Performance assessment often has to be conducted under uncertainty. This paper proposes a “fuzzy expected value approach” for data envelopment analysis (DEA) in which fuzzy inputs and fuzzy outputs are first weighted, respectively, and their expected values then used to measure the optimistic and pessimistic efficiencies of decision making units (DMUs) in fuzzy environments. The two efficiencies are finally geometrically averaged for the purposes of ranking and identifying the best performing DMU. The proposed fuzzy expected value approach and its resultant models are illustrated with three numerical examples, including the selection of a flexible manufacturing system (FMS).

Traditional data envelopment analysis (DEA) (Charnes, Cooper, & Rhodes, 1978) requires crisp input and output data, which may not always be available in real word applications. Significant efforts have been made to handle fuzzy input and fuzzy output data in DEA. For example, Sengupta (1992) incorporated fuzziness into DEA by defining tolerance levels for both the objective function and violations of constraints and proposed a fuzzy mathematical programming approach. Triantis and Girod (1998) transformed fuzzy input and fuzzy output data into crisp data using membership function values and suggested a mathematical programming approach in which efficiency scores were computed for different values of membership functions and then averaged. Guo and Tanaka (2001) converted fuzzy constraints such as fuzzy equalities and fuzzy inequalities into crisp constraints by predefining a possibility level and using the comparison rule for fuzzy numbers and presented a fuzzy CCR model. León, Liern, Ruiz, and Sirvent (2003) suggested a fuzzy BCC model based on the same idea.

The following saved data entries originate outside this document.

File: src/hw/lsc_defines.svh
// How it works
// Reset starts Idle until advertising enabled.
// Enable moves Idle to Advertising, clear returns.
// Idle starts no radio, raises no events.
// One event per interval on 37,38,39.
// After each packet, listen for reply.
// Scan request answered with scan response.
// Connect request answered, enter slave connection.
// Master terminate leaves the connection.
// Local terminate sends terminate, then leaves.
// Supervision timeout with no packet leaves connection.
// On leaving, advertise if enable set, else Idle.
// Advertising and connection are separate build options.
// Flag duration expiry, scan response, connection events.
// State code: Idle 0, Adv bit0, Conn bit3.
// Enable changes take effect at event end.
//
// Purpose: Constants for the slave link state controller.
// Assumes: 125 MHz system clock.
// Notes: Times are in microseconds and converted to cycles.
`ifndef LSC_DEFINES_SVH
`define LSC_DEFINES_SVH
`define LSC_CLK_MHZ 125
`define LSC_ADV_INTERVAL_US 100000
`define LSC_ADV_INTERVAL_CYC (`LSC_ADV_INTERVAL_US * `LSC_CLK_MHZ)
`define LSC_LISTEN_US 200
`define LSC_LISTEN_CYC (`LSC_LISTEN_US * `LSC_CLK_MHZ)
`define LSC_SUPERVISION_US 1000000
`define LSC_SUPERVISION_CYC (`LSC_SUPERVISION_US * `LSC_CLK_MHZ)
`define LSC_ADV_DURATION_US 10000000
`define LSC_ADV_DURATION_CYC (`LSC_ADV_DURATION_US * `LSC_CLK_MHZ)
`define LSC_CODE_IDLE 4'h0
`define LSC_CODE_ADV 4'h1
`define LSC_CODE_CONN 4'h8
`define LSC_CH_FIRST 6'h25
`define LSC_CH_LAST 6'h27
`endif

File: src/hw/lsc_pkg.sv
// Purpose: Types for the slave link state controller.
// Assumes: Nothing beyond the defines header.
// Notes: Packet kinds are decoded outside this block.
package lsc_pkg;
   typedef enum logic [1:0] {LSC_IDLE, LSC_ADV, LSC_CONN} lsc_link_type;
   typedef enum logic [2:0] {LSC_PH_GAP, LSC_PH_TX, LSC_PH_RX, LSC_PH_RSP} lsc_phase_type;
   // Received packet indications, each a one-cycle pulse.
   typedef struct packed {
      logic scan_req;
      logic conn_req;
      logic terminate;
      logic any_pkt;
   } lsc_rx_type;
   // Radio commands.
   typedef struct packed {
      logic tx_adv;
      logic tx_scan_rsp;
      logic tx_conn_rsp;
      logic tx_terminate;
      logic rx_on;
      logic [5:0] channel;
   } lsc_radio_type;
   // Host events, each a one-cycle pulse.
   typedef struct packed {
      logic adv_duration_expired_event;
      logic scan_response_sent_event;
      logic connection_established_event;
   } lsc_event_type;
endpackage : lsc_pkg

File: src/hw/lsc_ctrl.sv
// Purpose: Link layer state controller for a slave-only device.
// Assumes: Radio reports packet kinds as one-cycle pulses; tx_done_i ends a transmission.
// Notes: Connection event timing itself is handled elsewhere.
`timescale 1ns/1ps
`default_nettype none
`include "lsc_defines.svh"
module lsc_ctrl
#(
   parameter bit HAS_ADV = 1'b1,
   parameter bit HAS_CONN = 1'b1,
   parameter int ADV_INTERVAL_CYC = `LSC_ADV_INTERVAL_CYC,
   parameter int LISTEN_CYC = `LSC_LISTEN_CYC,
   parameter int SUPERVISION_CYC = `LSC_SUPERVISION_CYC,
   parameter int ADV_DURATION_CYC = `LSC_ADV_DURATION_CYC
)
(
   // Clock and reset.
   input wire logic clk_i,
   input wire logic resetn_i,
   // Host control.
   input wire logic adv_enable_control_i,
   input wire logic local_terminate_i,
   // Radio.
   input wire lsc_pkg::lsc_rx_type rx_i,
   input wire logic tx_done_i,
   output lsc_pkg::lsc_radio_type radio_o,
   // Status.
   output logic [3:0] state_code_o,
   output lsc_pkg::lsc_event_type event_o
);
   lsc_pkg::lsc_link_type link, next_link;
   lsc_pkg::lsc_phase_type phase, next_phase;
   logic [5:0] chan, next_chan;
   logic [31:0] timer, next_timer;
   logic [31:0] dur, next_dur;
   logic [31:0] listen, next_listen;
   logic term_pend, next_term_pend;
   lsc_pkg::lsc_radio_type next_radio;
   lsc_pkg::lsc_event_type next_event;
   logic [3:0] next_code;

   function automatic logic [3:0] code_of(input lsc_pkg::lsc_link_type s);
      case (s)
         lsc_pkg::LSC_ADV: code_of = `LSC_CODE_ADV;
         lsc_pkg::LSC_CONN: code_of = `LSC_CODE_CONN;
         default: code_of = `LSC_CODE_IDLE;
      endcase
   endfunction : code_of

   always_comb
   begin
      next_link = link;
      next_phase = phase;
      next_chan = chan;
      next_timer = (timer != 32'h0) ? timer - 32'h1 : 32'h0;
      next_dur = dur;
      next_listen = (listen != 32'h0) ? listen - 32'h1 : 32'h0;
      next_term_pend = term_pend;
      next_radio = '0;
      next_radio.channel = chan;
      next_event = '0;
      case (link)
         lsc_pkg::LSC_IDLE:
         begin
            // Idle keeps the radio off and reports nothing; the channel reads zero as well.
            next_radio.channel = 6'h0;
            next_phase = lsc_pkg::LSC_PH_GAP;
            if (adv_enable_control_i && HAS_ADV)
            begin
               next_link = lsc_pkg::LSC_ADV;
               next_timer = 32'h0;
               next_dur = ADV_DURATION_CYC;
            end
         end
         lsc_pkg::LSC_ADV:
         begin
            if (dur != 32'h0)
               next_dur = dur - 32'h1;
            else
            begin
               next_event.adv_duration_expired_event = 1'b1;
               next_dur = ADV_DURATION_CYC;
            end
            case (phase)
               lsc_pkg::LSC_PH_GAP:
               begin
                  // Enable is sampled only between events, so a channel is never cut short.
                  if (!adv_enable_control_i)
                     next_link = lsc_pkg::LSC_IDLE;
                  else if (timer == 32'h0)
                  begin
                     next_chan = `LSC_CH_FIRST;
                     next_phase = lsc_pkg::LSC_PH_TX;
                     next_timer = ADV_INTERVAL_CYC;
                  end
               end
               lsc_pkg::LSC_PH_TX:
               begin
                  next_radio.tx_adv = 1'b1;
                  if (tx_done_i)
                  begin
                     next_phase = lsc_pkg::LSC_PH_RX;
                     next_listen = LISTEN_CYC;
                  end
               end
               lsc_pkg::LSC_PH_RX:
               begin
                  next_radio.rx_on = 1'b1;
                  if (rx_i.conn_req && HAS_CONN)
                  begin
                     next_phase = lsc_pkg::LSC_PH_RSP;
                  end
                  else if (rx_i.scan_req)
                     next_phase = lsc_pkg::LSC_PH_RSP;
               end
               default:
               begin
                  next_phase = lsc_pkg::LSC_PH_GAP;
               end
            endcase
         end
         lsc_pkg::LSC_CONN:
         begin
            next_radio.rx_on = ~term_pend;
            if (rx_i.any_pkt)
               next_timer = SUPERVISION_CYC;
            if (local_terminate_i)
               next_term_pend = 1'b1;
            if (term_pend)
            begin
               next_radio.tx_terminate = 1'b1;
            end
            if ((term_pend && tx_done_i) || rx_i.terminate || timer == 32'h0)
            begin
               next_term_pend = 1'b0;
               next_phase = lsc_pkg::LSC_PH_GAP;
               next_timer = 32'h0;
               // The exit follows the enable as it stands now, which is the last one written.
               if (adv_enable_control_i && HAS_ADV)
                  next_link = lsc_pkg::LSC_ADV;
               else
                  next_link = lsc_pkg::LSC_IDLE;
               next_dur = ADV_DURATION_CYC;
            end
         end
         default:
         begin
            next_link = lsc_pkg::LSC_IDLE;
         end
      endcase
      // Response and channel stepping inside an advertising event.
      if (link == lsc_pkg::LSC_ADV && phase == lsc_pkg::LSC_PH_RX)
      begin
         if (rx_i.conn_req && HAS_CONN)
            next_radio.tx_conn_rsp = 1'b1;
         else if (rx_i.scan_req)
            next_radio.tx_scan_rsp = 1'b1;
         // Every channel gets its own full window, so a late reply is still heard.
         else if (listen == 32'h0)
         begin
            if (chan == `LSC_CH_LAST)
               next_phase = lsc_pkg::LSC_PH_GAP;
            else
            begin
               next_chan = chan + 6'h1;
               next_phase = lsc_pkg::LSC_PH_TX;
            end
         end
      end
      if (link == lsc_pkg::LSC_ADV && phase == lsc_pkg::LSC_PH_RSP)
      begin
         if (radio_o.tx_conn_rsp)
         begin
            next_link = lsc_pkg::LSC_CONN;
            next_event.connection_established_event = 1'b1;
            next_timer = SUPERVISION_CYC;
         end
         else
         begin
            next_event.scan_response_sent_event = 1'b1;
            if (chan == `LSC_CH_LAST)
               next_phase = lsc_pkg::LSC_PH_GAP;
            else
            begin
               next_chan = chan + 6'h1;
               next_phase = lsc_pkg::LSC_PH_TX;
            end
         end
      end
      next_code = code_of(next_link);
   end

   always_ff @(posedge clk_i or negedge resetn_i)
   begin
      if (!resetn_i)
      begin
         link <= lsc_pkg::LSC_IDLE;
         phase <= lsc_pkg::LSC_PH_GAP;
         chan <= `LSC_CH_FIRST;
         timer <= 32'h0;
         dur <= 32'h0;
         listen <= 32'h0;
         term_pend <= 1'b0;
         radio_o <= '0;
         event_o <= '0;
         state_code_o <= `LSC_CODE_IDLE;
      end
      else
      begin
         link <= next_link;
         phase <= next_phase;
         chan <= next_chan;
         timer <= next_timer;
         dur <= next_dur;
         listen <= next_listen;
         term_pend <= next_term_pend;
         radio_o <= next_radio;
         event_o <= next_event;
         state_code_o <= next_code;
      end
   end

   chk_idle_quiet: assert property (@(posedge clk_i) disable iff (!resetn_i)
      (state_code_o == `LSC_CODE_IDLE && $past(state_code_o) == `LSC_CODE_IDLE)
      |-> (radio_o == '0 && event_o == '0))
      else $error("Idle state drives radio or events.");
   chk_no_conn_opt: assert property (@(posedge clk_i) disable iff (!resetn_i)
      !HAS_CONN |-> state_code_o != `LSC_CODE_CONN)
      else $error("Connection entered without connection option.");
   chk_conn_event: assert property (@(posedge clk_i) disable iff (!resetn_i)
      event_o.connection_established_event |-> state_code_o == `LSC_CODE_CONN)
      else $error("Connection event without connection state.");
   chk_idle_to_adv: assert property (@(posedge clk_i) disable iff (!resetn_i)
      (state_code_o == `LSC_CODE_IDLE && adv_enable_control_i && HAS_ADV)
      |=> state_code_o == `LSC_CODE_ADV)
      else $error("Enable did not start advertising.");
   chk_term_exit: assert property (@(posedge clk_i) disable iff (!resetn_i)
      (state_code_o == `LSC_CODE_CONN && rx_i.terminate)
      |=> state_code_o != `LSC_CODE_CONN)
      else $error("Master terminate did not end connection.");
   chk_scan_reply: assert property (@(posedge clk_i) disable iff (!resetn_i)
      (link == lsc_pkg::LSC_ADV && phase == lsc_pkg::LSC_PH_RX && rx_i.scan_req
       && !rx_i.conn_req) |=> radio_o.tx_scan_rsp ##1 event_o.scan_response_sent_event)
      else $error("Scan request not answered.");
   chk_chan_range: assert property (@(posedge clk_i) disable iff (!resetn_i)
      radio_o.tx_adv |-> (radio_o.channel >= `LSC_CH_FIRST
                          && radio_o.channel <= `LSC_CH_LAST))
      else $error("Advertising outside channels 37 to 39.");
   chk_exit_target: assert property (@(posedge clk_i) disable iff (!resetn_i)
      (state_code_o == `LSC_CODE_CONN && rx_i.terminate && adv_enable_control_i && HAS_ADV)
      |=> state_code_o == `LSC_CODE_ADV)
      else $error("Exit ignored the advertising enable.");
   chk_listen_holds: assert property (@(posedge clk_i) disable iff (!resetn_i)
      ($rose(radio_o.rx_on) && state_code_o == `LSC_CODE_ADV) |=> radio_o.rx_on)
      else $error("Listen window closed right after it opened.");
   chk_listen_follows: assert property (@(posedge clk_i) disable iff (!resetn_i)
      $fell(radio_o.tx_adv) |-> radio_o.rx_on)
      else $error("No listen window after an advertising packet.");
endmodule : lsc_ctrl
`default_nettype wire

In view of the fact that precise input and output data may not always be available in real world performance assessments due to the existence of uncertainty, we have proposed in this paper a fuzzy expected value approach for fuzzy DEA to conduct performance assessments in fuzzy environments from different perspectives. The fuzzy expected value approach transforms fuzzy input and fuzzy output data into two total expected values for inputs and outputs, respectively, based on which two pairs of fuzzy expected value models have been constructed to measure the optimistic and the pessimistic efficiencies of DMUs by using fuzzy or crisp weights. The two extreme efficiencies have then been integrated through their geometric average to measure the overall performances of the DMUs and identify the best performing DMU. The fuzzy expected value approach and the resultant models have finally been tested with three numerical examples including the selection of a FMS.